Queen Elizabeth I of England and Ireland reigned from 1558 to 1603, during the time when
Europeans were starting to break out of the cultural constraints imposed by the mediaeval Church.

The Reformation—the sixteenth-century religious movement that aimed to reform the Roman
Catholic Church and resulted in the establishment of Protestant churches—created an altogether new
environment for drama. During the reign of the Catholic Mary I (1516–1558; reigned 1553–58),
mystery and morality plays had been popular, and the Bible was viewed as the most appropriate
source for drama. When Elizabeth took the throne and made Anglicanism (a form of Protestantism)
the national religion, she was concerned that religious plays would be used to stir English Catholics
against the Anglican church and herself. In 1559 Elizabeth prohibited all plays that were not licensed
by the crown. Drama quickly became more secular. In accordance with Protestant beliefs, in the
1570s she banned all mystery plays in which men played the role of God, which were considered by
Protestants to be idolatry, or the worship of religious icons (sacred images, statues, objects, and
monuments).

The roots of Elizabethan drama lie in cycles of Mystery plays and the later Morality plays. Theatre
was lodged in a network of social and religious relationships. The revolutions of the sixteenth
century had the effect of dislodging it. The reformed church, purified of its corruptions and relieved
of much of its wealth and scope, was no longer worldly enough to embrace all these social and
cultural functions. The church was to become unambiguously sacred, and the theatre profane. The
fundamentalist Protestants, the Puritans were uneasy about plays, and were fearful of the
unpredictable nature of large gatherings. Plays were condemned as morally corrupting. The players
built their own houses because they had been evicted from the house of God. The effect of
Protestanism upon the theatre was to make it irreligious. The actors were forbidden to engage
seriously with sacred matters.

In 1574 Elizabeth placed her Master of the Revels in charge of licensing all plays performed in
England. The Master of the Revels was an officer of the state who worked for the Lord Chamberlain,
the chief officer of the royal household. The queen's Master of Revels had the authority to censor all
English plays. He could ban entire plays or delete parts of plays that were considered objectionable,
and it was his job to eliminate anything that seemed to be critical of the queen or the Anglican
church.
From around 1570, playhouses appeared in various parts of London. Some were open-air
amphitheatres, others were existing buildings converted for use as indoor playhouses. These were
the first buildings since Roman times designed specifically for the performance of plays. They were
both the cause and sign of the new age in English drama. Nearly all public theatres were outside the
territorial limits of the jurisdiction of the magistrates of the City of London, who were consistently
hostile to plays and theatres. The Rose was built in 1587 in Southwark, and the Globe in 1599. Up
till that time, professional actors had been servants, performing in someone else’s space. They might
literally be household servants, mounting occasional shows for their masters’ feasts, or they might be
touring players brought in for a special occasion. Theatres were not the only context of drama
writing in the period. Poets wrote so-called ‘closet’ drama – plays written not for public
performance, but for reading, or perhaps for private recitation in noble households. Some favored
players were technically made servants of the high nobility, who would perform at Court and nobles’
houses. Thus, there were Pembroke’s Men, the Lord Admiral’s Men, the lord Chamberlain’s Men (to
which Shakespeare belonged), Prince Henry’s Men and so on.

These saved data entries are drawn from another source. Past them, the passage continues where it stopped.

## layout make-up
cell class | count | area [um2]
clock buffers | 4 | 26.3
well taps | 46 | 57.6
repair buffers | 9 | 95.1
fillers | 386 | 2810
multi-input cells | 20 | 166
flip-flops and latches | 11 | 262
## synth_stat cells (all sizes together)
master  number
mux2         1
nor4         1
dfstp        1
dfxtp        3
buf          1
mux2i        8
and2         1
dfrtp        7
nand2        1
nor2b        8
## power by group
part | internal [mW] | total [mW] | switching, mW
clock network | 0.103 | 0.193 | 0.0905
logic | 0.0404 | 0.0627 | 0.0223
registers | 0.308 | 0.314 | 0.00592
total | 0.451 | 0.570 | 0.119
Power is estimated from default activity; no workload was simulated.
**run.sh**
```bash
#!/bin/bash
# OpenROAD 26Q1-2900-gdf79404cd8, Yosys 0.63+post, stock flow scripts
make -C /OpenROAD-flow-scripts/flow DESIGN_CONFIG=/design/flow/config.mk WORK_HOME=/design/flow/orfs finish
```
**config.mk**
```make
export PLATFORM = sky130hd
export DESIGN_NAME = KeypadToBcd
export DESIGN_NICKNAME = KeypadToBcd
export VERILOG_FILES = /design/flow/design.v
export SDC_FILE = /design/flow/constraint.sdc
export NUM_CORES = 4
export LEC_CHECK = 1
export CORE_AREA = 10 10 70 70
export DIE_AREA = 0 0 80 80
```
**constraint.sdc**
```tcl
current_design KeypadToBcd

set clk_period 1.2
set clk_io_pct 0.2

create_clock -name clk0 -period $clk_period

set non_clock_inputs [all_inputs -no_clocks]
set_input_delay [expr $clk_period * $clk_io_pct] -clock clk0 $non_clock_inputs
set_output_delay [expr $clk_period * $clk_io_pct] -clock clk0 [all_outputs]
```
**design.v**
```verilog
`timescale 1ns / 1ps
module KeypadToBcd(
    input row1, input row2, input row3, input row4, 
    input col1, input col2, input col3, 
    output [3:0] bcd
    );
    assign bcd[3] = ~row1 & ~row2 & row3 & ~col1 & col2 | ~row1 & ~row2 & row3 & ~col1 & col3;
    assign bcd[2] = ~row1 & row2 | ~row1 & row3 & col1;
    assign bcd[1] = row1 & ~col1 & col2 | row1 & ~col1 & col3 | ~row1 & row2 & ~col1 & ~col2 & col3 | ~row1 & ~row2 & row3 & col1;
    assign bcd[0] = row1 & col1 | row1 & ~col2 & col3 | ~row1 & row2 & col2 | ~row1 & ~row2 & row3 & col1 | ~row1 & ~row2 & row3 & ~col2 & col3;
endmodule
```
==> run notes <==
Summing over every cut layer, the via total after detailed routing is 156. Buffering stage count on the worst path with inverters included: 3. In this run the remaining antenna-violating nets after routing total 0.

The category of the worst setup path capture point was a primary output. The internal portion of the total power is 0.0000443 W. The tools report the worst endpoint required time as 0.96 ns. The run gives 15.7% for the top-area cell type share of the netlist area. The combinational gate area was 109 um^2; the combinational share of power was 100.0%. For the number of distinct library cells after synthesis, the log shows 12. Of all nets on the critical path, the largest fanout is 2. With the number of sequential cells at 0, the total wirelength of the detailed-routed design is 464 um. The total area inside the core boundary comes to 3420 um^2. The timing report shows the most common cell along the critical path to be sky130_fd_sc_hd__buf_6. The run gives 80 um for the floorplan die height. The run gives 4 for the number of optimization iterations in the first detailed-route pass. Cells fill 8.13% of the core in the end. The total power draw came out at 0.0000748 W. With the transition at the pin with the smallest max-transition slack at 0.175 ns, the synthesized area is 87.6 um^2. The stage logs contain a warning count of 33. Dividing total power by cell area gives a power density of 269 nW/um^2.

The chip occupies 6400 um^2. The library cells used most frequently in the layout, excluding fill and tap cells, are sky130_fd_sc_hd__buf_2 (6), sky130_fd_sc_hd__buf_4 (5), sky130_fd_sc_hd__buf_6 (2), sky130_fd_sc_hd__dlygate4sd2_1 (2). For this run the detailed placement stage logged an HPWL of 357 um. For the switching power, the log shows 0.0000304 W. Per the run report, area growth between synthesis and finish was 217%.

For the worst setup timing slack at the placement stage, the log shows -0.614 ns. The flow ran to the end, and the final reports show no timing, DRC or antenna violations. The longest incremental delay of any stage on the critical path is reported as 0.15 ns. The most common logic cell in the final layout is sky130_fd_sc_hd__buf_2. The global-route wire length before repair came out at 717 um. Per the final report, max-transition violations number 0.

The number of antenna violations at the first check in global routing was 0. Measured along the x axis, the die boundary spans 80 um. The logs give 0.91 ns for the critical path data arrival time and 406 for the number of filler cells placed in the layout.

The run gives 0 um^2 for the area taken by flip-flops and latches. Entering global routing, the biggest net connects 6 pins. The run gives 96.0% for the share of the clock period used by the worst path. The final report lists the setup-violating endpoint count as 0. The gate family responsible for the most delay along the worst path was buffers and inverters. The via density per instance was 2.11; the count of port buffers added during placement was 10. The timing report shows that the slowest cell on the worst path is sky130_fd_sc_hd__nand3b_1. For this design the top-level I/O count stands at 11.

Yosys synthesis chip area: 87.6 um^2. The worst setup path is launched from a primary input. Critical setup path kind: primary input to primary output. The run gives 0.728 as the routability-driven placement congestion ratio. After detailed routing, the number of remaining DRC violations is 0. In this run the static leakage power is 0.116 nW. The final total negative setup slack came out at 0 ns. The tool flagged a number of max-cap violations equal to 0.

The initial utilization of the core area, before any placement, comes to 2.56%. The run gives 13 as the number of instances in the synthesized netlist. The tools report the source of the critical timing path as row2.

In the final layout, the share of cells above drive strength 1 is 67.9%. The floorplan has 21 rows. The number of cells reported by Yosys stat comes to 13. The worst path setup slack after routing was 0.0484 ns. Antenna repair during routing inserted a diode count of 0.

The layout has 0 clock buffers. The switching part of the total power works out to 40.7%. With the final hold violation count at 0, the worst voltage drop across the vdd grid is 30.3 uV. Of the synthesized area, sequential elements account for 0%. The sum of overflow across all layers after global routing is 0, and the average cell area after synthesis is 6.74 um^2. Final critical path time including I/O delays and setup: 1.15 ns.

Dividing the detail-routed wire length by the instance count gives 6.27 um. Summed over all instances, the cell type with the most area after synthesis is sky130_fd_sc_hd__nand2b_4. The flow reports an fmax of 868 MHz. The sequential fraction of design power came out at 0%.

Setup repair after global routing left no endpoint under its margin. Yosys attributes the largest share of cell area to sky130_fd_sc_hd__nand2b_4 (16%), sky130_fd_sc_hd__nor4_2 (14%), sky130_fd_sc_hd__a2bb2oi_1 (10%), sky130_fd_sc_hd__o2bb2ai_1 (10%), sky130_fd_sc_hd__nand3b_1 (8.6%). The endpoint of the most critical setup path is bcd[1]. The cell sequence reported for the critical path is buf_6 > nand2b_4 > buf_6 > nand3b_1 > o21ai_1 > buf_2. The iteration-0 DRC count of the detailed router came out at 1. Count of warnings emitted by yosys: 0. The cell count along the critical path was 6. In this run, the clock network consumes 0% of the power. Global routing used 1.34% of the available tracks.

The via count of the first global-routing pass was 152. The worst-case headroom to the max-slew limit was 88.2%. The class of the tightest hold or removal check was primary input to primary output.
-- routing by layer --
layer  share of wire (%)  up-vias  global-route usage [%]
met1                  50       67                    1.98
met5                   0        -                       0
met4                   0        0                       0
met3                  23        0                    1.02
met2                  26        9                    1.52
li1                    -       80                       -
-- kinds of logic (layout without fill, tap and decap cells) --
family	after synthesis	count (layout)	synth area share [%]
AOI/OAI and AO/OA	4	4	31.4
and+or+nand+nor	8	8	64.3
buffers and inverters	1	16	4.28
-- tightest hold or removal path, cell delays in order --
cell                     delay [ns]
sky130_fd_sc_hd__buf_4         0.11
sky130_fd_sc_hd__nor4_4        0.04
sky130_fd_sc_hd__buf_2         0.10
-- through the flow --
| step | area (um^2) | instances | hold slack, ns |
|---|---|---|---|
| 3_3_place_gp | 260 | 71 | 1.47 |
| 5_1_grt | 278 | 74 | 0.748 |
| 3_5_place_dp | 260 | 71 | 1.47 |
| 6_report | 278 | 74 | 0.740 |
| 4_1_cts | 275 | 74 | 0.743 |
| 2_1_floorplan | 87.6 | 13 | 0.493 |
-- final cells by class --
class	count	area share, %
Inverter	1	1.35
Multi-Input combinational cell	12	39.2
Tap cell	46	20.7
Timing Repair Buffer	15	38.7
-- worst min-delay path by stage --
| stage | from | endpoint | slack [ns] | cells after the start |
|---|---|---|---|---|
| CTS | row1 | bcd[3] | 0.74 | 3 |
| global route | row1 | bcd[3] | 0.75 | 3 |
| finish | row1 | bcd[3] | 0.74 | 3 |
-- power groups by stage --
| stage | logic (W) | clock network, W | registers, W |
|---|---|---|---|
| CTS | 0.0000709 | 0 | 0 |
| global route | 0.0000820 | 0 | 0 |
| finish | 0.0000748 | 0 | 0 |
-- cell usage after synthesis --
master,n
sky130_fd_sc_hd__nand3b_1,1
sky130_fd_sc_hd__nand3_1,1
sky130_fd_sc_hd__nand2b_4,1
sky130_fd_sc_hd__nand2_1,1
sky130_fd_sc_hd__o2bb2ai_1,1
sky130_fd_sc_hd__a21oi_1,1
sky130_fd_sc_hd__a2bb2oi_1,1
sky130_fd_sc_hd__nor4_2,1
sky130_fd_sc_hd__nor2_1,2
sky130_fd_sc_hd__o21ai_1,1
sky130_fd_sc_hd__inv_2,1
sky130_fd_sc_hd__nor2b_1,1
-- what timing repair did --
action	CTS	global route
resized	33	7
hold buffers	0	0
setup endpoints to repair	4	4
buffers inserted	3	0
pin swaps	3	2
Power figures rest on the tool's default switching activity, not on a simulated workload.
==> flow/design.v <==
`timescale 1ns / 1ps
module KeypadToBcdEncoder(
    input row1, input row2, input row3, input row4, 
    input col1, input col2, input col3, 
    output [3:0] bcd
    );
    assign bcd[3] = ~row1 & ~row2 & row3 & ~col1 & col2 | ~row1 & ~row2 & row3 & ~col1 & col3;
    assign bcd[2] = ~row1 & row2 | ~row1 & row3 & col1;
    assign bcd[1] = row1 & ~col1 & col2 | row1 & ~col1 & col3 | ~row1 & row2 & ~col1 & ~col2 & col3 | ~row1 & ~row2 & row3 & col1;
    assign bcd[0] = row1 & col1 | row1 & ~col2 & col3 | ~row1 & row2 & col2 | ~row1 & ~row2 & row3 & col1 | ~row1 & ~row2 & row3 & ~col2 & col3;
endmodule
==> flow/run.sh <==
#!/bin/bash
# OpenROAD 26Q1-2900-gdf79404cd8, Yosys 0.63+post, stock flow scripts
make -C /OpenROAD-flow-scripts/flow DESIGN_CONFIG=/design/flow/config.mk WORK_HOME=/design/flow/orfs finish
==> flow/config.mk <==
export PLATFORM = sky130hd
export DESIGN_NAME = KeypadToBcdEncoder
export DESIGN_NICKNAME = KeypadToBcdEncoder
export VERILOG_FILES = /design/flow/design.v
export SDC_FILE = /design/flow/constraint.sdc
export NUM_CORES = 4
export LEC_CHECK = 1
export CORE_AREA = 10 10 70 70
export DIE_AREA = 0 0 80 80
==> flow/constraint.sdc <==
current_design KeypadToBcdEncoder

set clk_period 1.2
set clk_io_pct 0.2

create_clock -name clk0 -period $clk_period

set non_clock_inputs [all_inputs -no_clocks]
set_input_delay [expr $clk_period * $clk_io_pct] -clock clk0 $non_clock_inputs
set_output_delay [expr $clk_period * $clk_io_pct] -clock clk0 [all_outputs]
==> git commit body <==
Update PnR metrics after Yosys + OpenROAD run

* Number of setup violations in the final report: 0
- The final timing report lists a max-slew violation count of 0.
- Number of cell instances after yosys synthesis: 13
- Portion of total power attributed to the clock network: 0%
- Number of OpenROAD warnings: 33
- Starting density of the core: 2.56%
* Leakage: between 0.1 and 0.15 nW
- Number of nets with antenna violations after detailed routing: 0
* Cell Area, Synth: between 80 and 90 um2
- Normalized max-slew margin: approximately 88%
- Area grow syn2layout: 217%
* Vias post-DR: 156
- Slew @ Worst Pin: 0.175 ns
- Port Buffer Count: 10
- Cell depth of the worst setup path: 6
- Remaining Overflow, GRT: 0
* Post-Route Setup TNS: 0 ns
* Overall routing resource usage: between 1 and 1.5%
* Number of warnings printed during yosys synthesis: 0
- Synthesized netlist cell count: 13
- Final routed DRC violation total: 0
- Die width: roughly 80 um
- Among all cell types in the netlist, the one instantiated most often is sky130_fd_sc_hd__nor2_1.
- The HPWL after detailed placement is ~360 um.
- Final wirelength: 464 um
* Shortest period the worst path allows: ~1.2 ns
- Floorplan die area: 0.00640 mm2
- Total of hold buffers inserted after clock tree synthesis: 0
- Sorting the synthesized cells by area gives the leading types as sky130_fd_sc_hd__nand2b_4, sky130_fd_sc_hd__nor4_2, sky130_fd_sc_hd__a2bb2oi_1, sky130_fd_sc_hd__o2bb2ai_1, sky130_fd_sc_hd__nand3b_1.
* Cell-by-cell listing of the critical path: buf_6 > nand2b_4 > buf_6 > nand3b_1 > o21ai_1 > buf_2
* Worst path most repeated cell: sky130_fd_sc_hd__buf_6
- Clock buffer count: 0
- IR Drop Worst-Case VDD: just over 0.03 mV
- Die Y: about 80 um
* Internal power component: 0.0443 mW
- Setup repair after global routing left no endpoint under its margin.
- Launch point of the worst path: row2
- The via count of the first global-routing pass was 152.
* Mean routed wirelength per cell: around 6.3 um
- Before CTS, the worst setup slack after placement is -0.614 ns.
- Per the post-synthesis stats, the area per cell is 6.74 um2.
- Worst hold path type: input port to output pin
- Part of the cycle the worst path needs: a little over nine tenths
- For this run, the detailed router's first-pass iteration total came to 4.
- According to the cell report, flip-flops and latches in the layout number 0.
- The critical path's slowest stage uses the library cell sky130_fd_sc_hd__nand3b_1.
- In this run, flip-flops and latches consume 0% of the power.
- The final hold violation count recorded for this run is 0.
* Crit path to: bcd[1]
- Startpoint kind of the worst setup timing path: input port
* Maximum single-stage delay on the critical path: approximately 0.15 ns
* Iter 0 DRT Violations: 1
* Worst setup path category: input port to output pin
- At the end of routability-driven placement, the weighted congestion stood at between 0.7 and 0.8.
- Critical path's top delay family: buffers and inverters
* Core region area: about 0.0034 mm2
- The script logs the ratio of routed vias to standard cells as roughly 2.1.
- The analysis attributes to net switching a power of 0.0304 mW.
- The script computed a power per unit cell area of 269 mW/mm2.
- Max fanout on the critical path was recorded as 2.
* Final worst setup slack: 0.0484 ns
- Global-route wire length before repair: ~700 um
- Run status: completed
- After floorplanning, the core was divided into 21 placement rows.
* Critical Path End Type: output pin
- Per the layout area report, the register area comes to 0 um2.
- Required time at the worst-slack endpoint: about 0.96 ns
* Pin count of the biggest net entering global routing: 6
- The final antenna diode tally reported by the flow is 0.
- Fraction of power consumed by combinational cells: 100.0%
- Hold timing on the final database bottoms out at a slack of 0.740 ns.
- The timing report notes that buffer and inverter cells on the critical path total 3.
- Layout cells sized above 1: between 60% and 70%
- The flow reports an fmax of ~870 MHz.
- Initial antenna violation count: 0
* Proportion of netlist area held by the largest area contributor: 15.7%
* Total cell area reported by yosys after synthesis: 87.6 um2
* Switching fraction of total power: around two fifths
* Largest area contributor in the synthesized netlist: sky130_fd_sc_hd__nand2b_4
- Number of distinct library cell variants in the gate-level netlist after synthesis: 12
- Power after layout: approximately 0.075 mW
* Max-cap violations: 0
* Data arrival time of the worst path: about 0.9 ns
- Synth Seq Share: 0%
* Number of ports placed on the die boundary: 11
## placed cells by master (no fill, tap or decap), types with 2 or more instances in the layout
master,n
sky130_fd_sc_hd__buf_2,6
sky130_fd_sc_hd__buf_4,5
sky130_fd_sc_hd__buf_6,2
sky130_fd_sc_hd__dlygate4sd2_1,2
## kinds of logic (layout without fill, tap and decap cells)
kind of cell / after synthesis / in the layout / share of synthesized area [%]
AOI/OAI and AO/OA: 4 / 4 / 31.4
and+or+nand+nor: 8 / 8 / 64.3
buffers and inverters: 1 / 16 / 4.28
## worst min-delay path, cell delays in order
cell	delay, ns
sky130_fd_sc_hd__buf_4	0.11
sky130_fd_sc_hd__nor4_4	0.04
sky130_fd_sc_hd__buf_2	0.10
## cell type report
cell class                 count  area, um2
tap                           46       57.6
timing repair buffer          15        108
inverter                       1       3.75
fill                         406       3140
multi-input combinational     12        109
## stage by stage
step | cells | utilization, % | instance area, um2
6_report | 74 | 8.13 | 278
5_1_grt | 74 | 8.13 | 278
4_1_cts | 74 | 8.06 | 275
3_5_place_dp | 71 | 7.62 | 260
3_3_place_gp | 71 | 7.62 | 260
2_1_floorplan | 13 | - | 87.6
## layer usage
layer  routed length [um]  up-vias  global-route usage [%]
met5                    0        -                       0
met4                    0        0                       0
met3                  108        0                    1.02
met2                  120        9                    1.52
met1                  234       67                    1.98
li1                     -       80                       -
## power groups by stage
stage     registers (mW)  clock network [mW]  logic, mW
4_1_cts                0                   0     0.0709
5_1_grt                0                   0     0.0820
6_report               0                   0     0.0748
## worst min path at each step
stage                 startpoint     end  slack [ns]  cells past startpoint
after global routing        row1  bcd[3]        0.75                      3
after CTS                   row1  bcd[3]        0.74                      3
final                       row1  bcd[3]        0.74                      3
## repair_timing
item                       CTS  global route
gates resized               33             7
setup endpoints to repair    4             4
buffers inserted             3             0
pin swaps                    3             2
Power is estimated from default activity; no workload was simulated.
--- flow/design.v ---
module dual_ram #(
    parameter ADDRESS_WIDTH = 8,
              DATA_WIDTH = 8
)(
    input logic clk,
    input logic wr_en,
    input logic rd_en,
    input logic [ADDRESS_WIDTH-1:0] wr_addr,
    input logic [ADDRESS_WIDTH-1:0] rd_addr,
    input logic [DATA_WIDTH-1:0] din,
    output logic [DATA_WIDTH-1:0] dout
);
logic [DATA_WIDTH-1:0] ram_array [2**ADDRESS_WIDTH-1:0];
always_ff @(posedge clk) begin
    if (wr_en == 1'b1) ram_array[wr_addr] <= din;
    if (rd_en == 1'b1) dout <= ram_array [rd_addr];
end 
endmodule
--- flow/run.sh ---
#!/bin/bash
# OpenROAD 26Q1-2900-gdf79404cd8, Yosys 0.63+post, stock flow scripts
make -C /OpenROAD-flow-scripts/flow DESIGN_CONFIG=/design/flow/config.mk WORK_HOME=/design/flow/orfs finish
--- flow/config.mk ---
export PLATFORM = sky130hd
export DESIGN_NAME = dual_ram
export DESIGN_NICKNAME = dual_ram
export VERILOG_FILES = /design/flow/design.v
export SDC_FILE = /design/flow/constraint.sdc
export NUM_CORES = 4
export LEC_CHECK = 1
export CORE_UTILIZATION = 40
--- flow/constraint.sdc ---
current_design dual_ram

set clk_period 8.6
set clk_io_pct 0.2

create_clock -name clk0 -period $clk_period [get_ports {clk}]

set non_clock_inputs [all_inputs -no_clocks]
set_input_delay [expr $clk_period * $clk_io_pct] -clock clk0 $non_clock_inputs
set_output_delay [expr $clk_period * $clk_io_pct] -clock clk0 [all_outputs]
==> impl_metrics.tcl <==
# implementation run metrics
set metrics [dict create \
    grt_first_pass_wirelength_um 288100 \
    unrepaired_setup_endpoints_after_global_routing "no" \
    initial_utilization 0.4030 \
    final_cell_count_no_fill 6747 \
    synth-cells-yosys 3733 \
    chip_area_in_the_yosys_report_um2 79640 \
    core_area_um2 197600 \
    detailedRoute.firstPassIterationCount 8 \
    most-common-layout-cells "2056 x sky130_fd_sc_hd__edfxtp_1, 454 x sky130_fd_sc_hd__mux4_2, 279 x sky130_fd_sc_hd__nor2_1" \
    numPortBuffers 34 \
    critPathSlowestCell "sky130_fd_sc_hd__nor4_1" \
    enable_flop_cells 2056 \
    depth_of_the_cts_h_tree 4 \
    grt_pass1_vias 41884 \
    synth_warnings 1 \
    crit_path_max_fanout 62 \
    totalPowerFinal_mw 20.90 \
    finalHoldViolCount 0 \
    timing.critical_path.slowest_cell_delay_ns 0.72 \
    fin_crit_ns 5.068 \
    layout-drive-gt1-share 0.2352 \
    finalSetupViolCount 0 \
    postSynth.topFlopCell "sky130_fd_sc_hd__edfxtp_1" \
    timing.hold.ws_ns 1.080 \
    globalRoute.totalOverflow 0 \
    stage_log_warnings 35 \
    chipHeight_um 448.2 \
    syn_avg_cell_area_um2 21.33 \
    startpoint_type "input pin" \
    lay_top_count "sky130_fd_sc_hd__edfxtp_1" \
    worst_ir_drop_on_vdd_mv 0.1760 \
    timing.critical_path.to_type "flip-flop" \
    synth_sequential_area_ratio 0.7753 \
    finalWeightedCongestion 0.8979 \
    yosys-top-cells-area "sky130_fd_sc_hd__edfxtp_1 78%, sky130_fd_sc_hd__mux4_2 13%, sky130_fd_sc_hd__mux2i_1 1.7%, sky130_fd_sc_hd__nor2_1 1.3%, sky130_fd_sc_hd__a22oi_1 1.3%" \
    post_cts.repair.setup_buffers 0 \
    clk_transition_reported_paths_ns 0.06 \
    crit_buf_inv 4 \
    grt_max_degree 122 \
    final_worst_path_period_share 0.5893 \
    worst_r2r_startpoint "ram_array[66][1]$_DFFE_PP_" \
    fraction_of_the_core_area_covered_by_cells_at_the_end_of_the_flow 0.4559 \
    postRouteWirelength_um 196500 \
    cts_hold_buffers 0 \
    top_area_frac 0.7753 \
    syn_area_um2 79640 \
    flow.area_growth_from_synthesis_pct 13.15 \
    grt_use_total 0.2194 \
    criticalPathCategory "input pin to flip-flop" \
    grt_antenna_before_repair 9 \
    route.vias.total 38299 \
    cts.path.max_buffers 3 \
    clock_tree_from_tritoncts "built" \
    min_path_type "flip-flop to flip-flop" \
    row_count 163 \
    route.antenna.remaining_nets 0 \
    worst_hold_startpoint "ram_array[54][0]$_DFFE_PP_" \
    synth_cell_type_count 54 \
    critical_path_source "rd_addr[0]" \
    cpLargestDelayFamily "buffers and inverters" \
    fillers 16086 \
    worst_skew_pair_latency_ns 0.84 \
    status "complete, no violations" \
    yosys.area.top_type "sky130_fd_sc_hd__edfxtp_1" \
    slew_violations 0 \
    crit_path_cell_trace "buf_8 -> buf_12 -> buf_4 -> mux4_2 -> nor2b_1 -> a211oi_1 -> nor2_1 -> nor4_1 -> buf_4 -> nor4_1" \
    synth-async-reset-ratio 0 \
    detail_route.iter0.violations 2539 \
    critPathRequiredTime_ns 9.16 \
    arrival_time_at_the_worst_endpoint_ns 5.63 \
    clock_skew_ns 0.05414 \
    cellPowerDensity_nw_per_um2 232.0 \
    cts_inserted_buffers 205 \
    netlist_instances 3733 \
    postSynthRegisterBits 2056 \
    viasPerCell 5.676 \
    postCtsResizedCells 0 \
    finalSetupTns_ns 0 \
    dieWidth_um 448.2 \
    max_clock_freq_ghz 0.1973 \
    clkSinkCount 2056 \
    chip_area_um2 200900 \
    drt_drc_violations_left 0 \
    total_leakage_power_nw 27.66 \
    wl_per_cell_um 29.13 \
    clk_root_buffer_cell "sky130_fd_sc_hd__clkbuf_16" \
    dp.cells 6359 \
    timing_worst_slew_pin_value_ns 1.250 \
    detailedPlacementHpwl_um 121700 \
    ioPinCount 35 \
    slew_headroom 0.1639 \
    max_cap_violations 0 \
]
## flip-flops by register name, summed over array words and instances (netlist names)
name       count
ram_array   2048
dout           8
## metal layers
metal  vias up  wire (um)  track usage
met5         -        373      0.01299
met4        14       6530      0.05927
met3       338      30030       0.1524
met2      2125      91490       0.3117
met1     19687      68100       0.2873
li1      16135          -            -
## worst min-delay path: cells and delay by family (launching register included)
| family | cells | cell delay [ns] |
|---|---|---|
| muxes | 1 | 0.07 |
| DFF | 1 | 0.32 |
| AOI/OAI and AO/OA | 2 | 0.22 |
| and+or+nand+nor | 3 | 0.34 |
## power breakdown
part           switching, mW  internal, mW  leakage (nW)
clock network           3.80          5.06          3.25
registers             0.0185          11.1          18.5
logic                  0.639         0.335          5.93
## final cells by class
cell class / instances / area [um^2] / share of cell area
timing repair buffer: 220 / 1864 / 0.02069
sequential: 2056 / 61740 / 0.6852
clock buffer: 244 / 5319 / 0.05903
multi-input combinational: 1442 / 16500 / 0.1831
antenna: 8 / 20.02 / 0.0002222
inverter: 2 / 7.507 / 0.00008332
tap: 2640 / 3303 / 0.03666
clock inverter: 135 / 1353 / 0.01501
## final timing paths
kind | endpoint | slack (ns) | depth (start not counted)
max reg2reg | dout[1]$_DFFE_PP_ | 5.65 | 6
min reg2reg | dout[0]$_DFFE_PP_ | 1.08 | 6
min | dout[0]$_DFFE_PP_ | 1.08 | 6
max | dout[1]$_DFFE_PP_ | 3.53 | 10
## cells in the mapped netlist, types with 22 or more instances
| master | n |
|---|---|
| sky130_fd_sc_hd__mux4_2 | 454 |
| sky130_fd_sc_hd__o221ai_1 | 46 |
| sky130_fd_sc_hd__nand3_1 | 34 |
| sky130_fd_sc_hd__nor4_1 | 24 |
| sky130_fd_sc_hd__nor2_1 | 282 |
| sky130_fd_sc_hd__a21oi_1 | 96 |
| sky130_fd_sc_hd__buf_1 | 22 |
| sky130_fd_sc_hd__o22ai_1 | 28 |
| sky130_fd_sc_hd__nor3_1 | 22 |
| sky130_fd_sc_hd__clkbuf_1 | 111 |
| sky130_fd_sc_hd__a22oi_1 | 133 |
| sky130_fd_sc_hd__nand2_1 | 33 |
| sky130_fd_sc_hd__edfxtp_1 | 2056 |
| sky130_fd_sc_hd__buf_2 | 31 |
| sky130_fd_sc_hd__mux2i_1 | 134 |
| sky130_fd_sc_hd__nor2b_1 | 31 |
| sky130_fd_sc_hd__buf_4 | 27 |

While in the private theatre shows took place in the early evening, in the public theatres plays took
place in the afternoon. A flag raised in the morning on the theatre indicated that there would be a
performance. Plays had to be performed by daylight and the scenery had to be kept simple: a table, a
chair, a throne, perhaps an artificial tree or two to suggest a forest. But these limitations were in a
sense advantages. Elizabethan playgoers had to imagine and the playwright had to make the scene
vivid for them by means of language. Costumes could be elaborate, and there could be musical
accompaniment and sound effects such as gunpowder explosions. The stage itself was remarkably
versatile. At the back were doors for exits and entrances and a curtained booth or alcove useful for
hiding inside. Above the stage was a higher acting area – perhaps a porch or balcony – useful for a
Juliet to stand upon and a Romeo to raise his eyes to. And in the stage floor was a trapdoor leading
to a ‘hell’ or cellar, especially useful for ghosts or devils to appear and disappear. The stage itself
was a rectangular platform that projected into a yard enclosed by three-storied galleries. The
building was round or octagonal. The audience sat in these galleries or else stood in the yard in front
of the stage and its sides. A roof or awning protected the stage and the gallery from sudden rain.

Within two decades of the building of the first major theatre in the mid-1570s, a huge and varied
body of Elizabethan comedy, tragedy, revenge plays, and history chronicles arose. Rising
Elizabethan dramatists like John Lyly (1554–1606), Christopher Marlowe (1564–1593), and
Thomas Kyd (1558–1594) surpassed the limits of known drama—European theatre and the classical
drama of ancient Greece and Rome—by portraying complex political, psychological, and historical
themes. The most noted playwright of the English language, William Shakespeare (1564–1616), was
only twelve years old when the first theatre was built in England. With his plays Shakespeare
brought Elizabethan drama—and English culture in general—to unexpected new heights.

Playwrights wanted to amuse their audiences rather than preach to them. They added farce (comedy
that presents absurd characters and scenes in order to make the audience laugh) or current political
events, thinly disguised in order to avoid trouble with the authorities. Some plays incorporated the
local events of the village in which they were being performed, presenting hastily written plots about
the latest scandal or catastrophe. This timely, relevant subject matter appealed to the villagers. Often
the characters the largest roles so that they could create more chaos on stage in the spirit of fun. The
plays in the early years of Elizabeth's reign blended different types of drama: morality play, farce,
English history play, and pastoral drama, which idealized country settings. The plays were often
secular (non-religious) and much shorter than the morality plays of the past. They were rarely
written down, however, so today we know about them only from descriptions in letters and journals
from the time.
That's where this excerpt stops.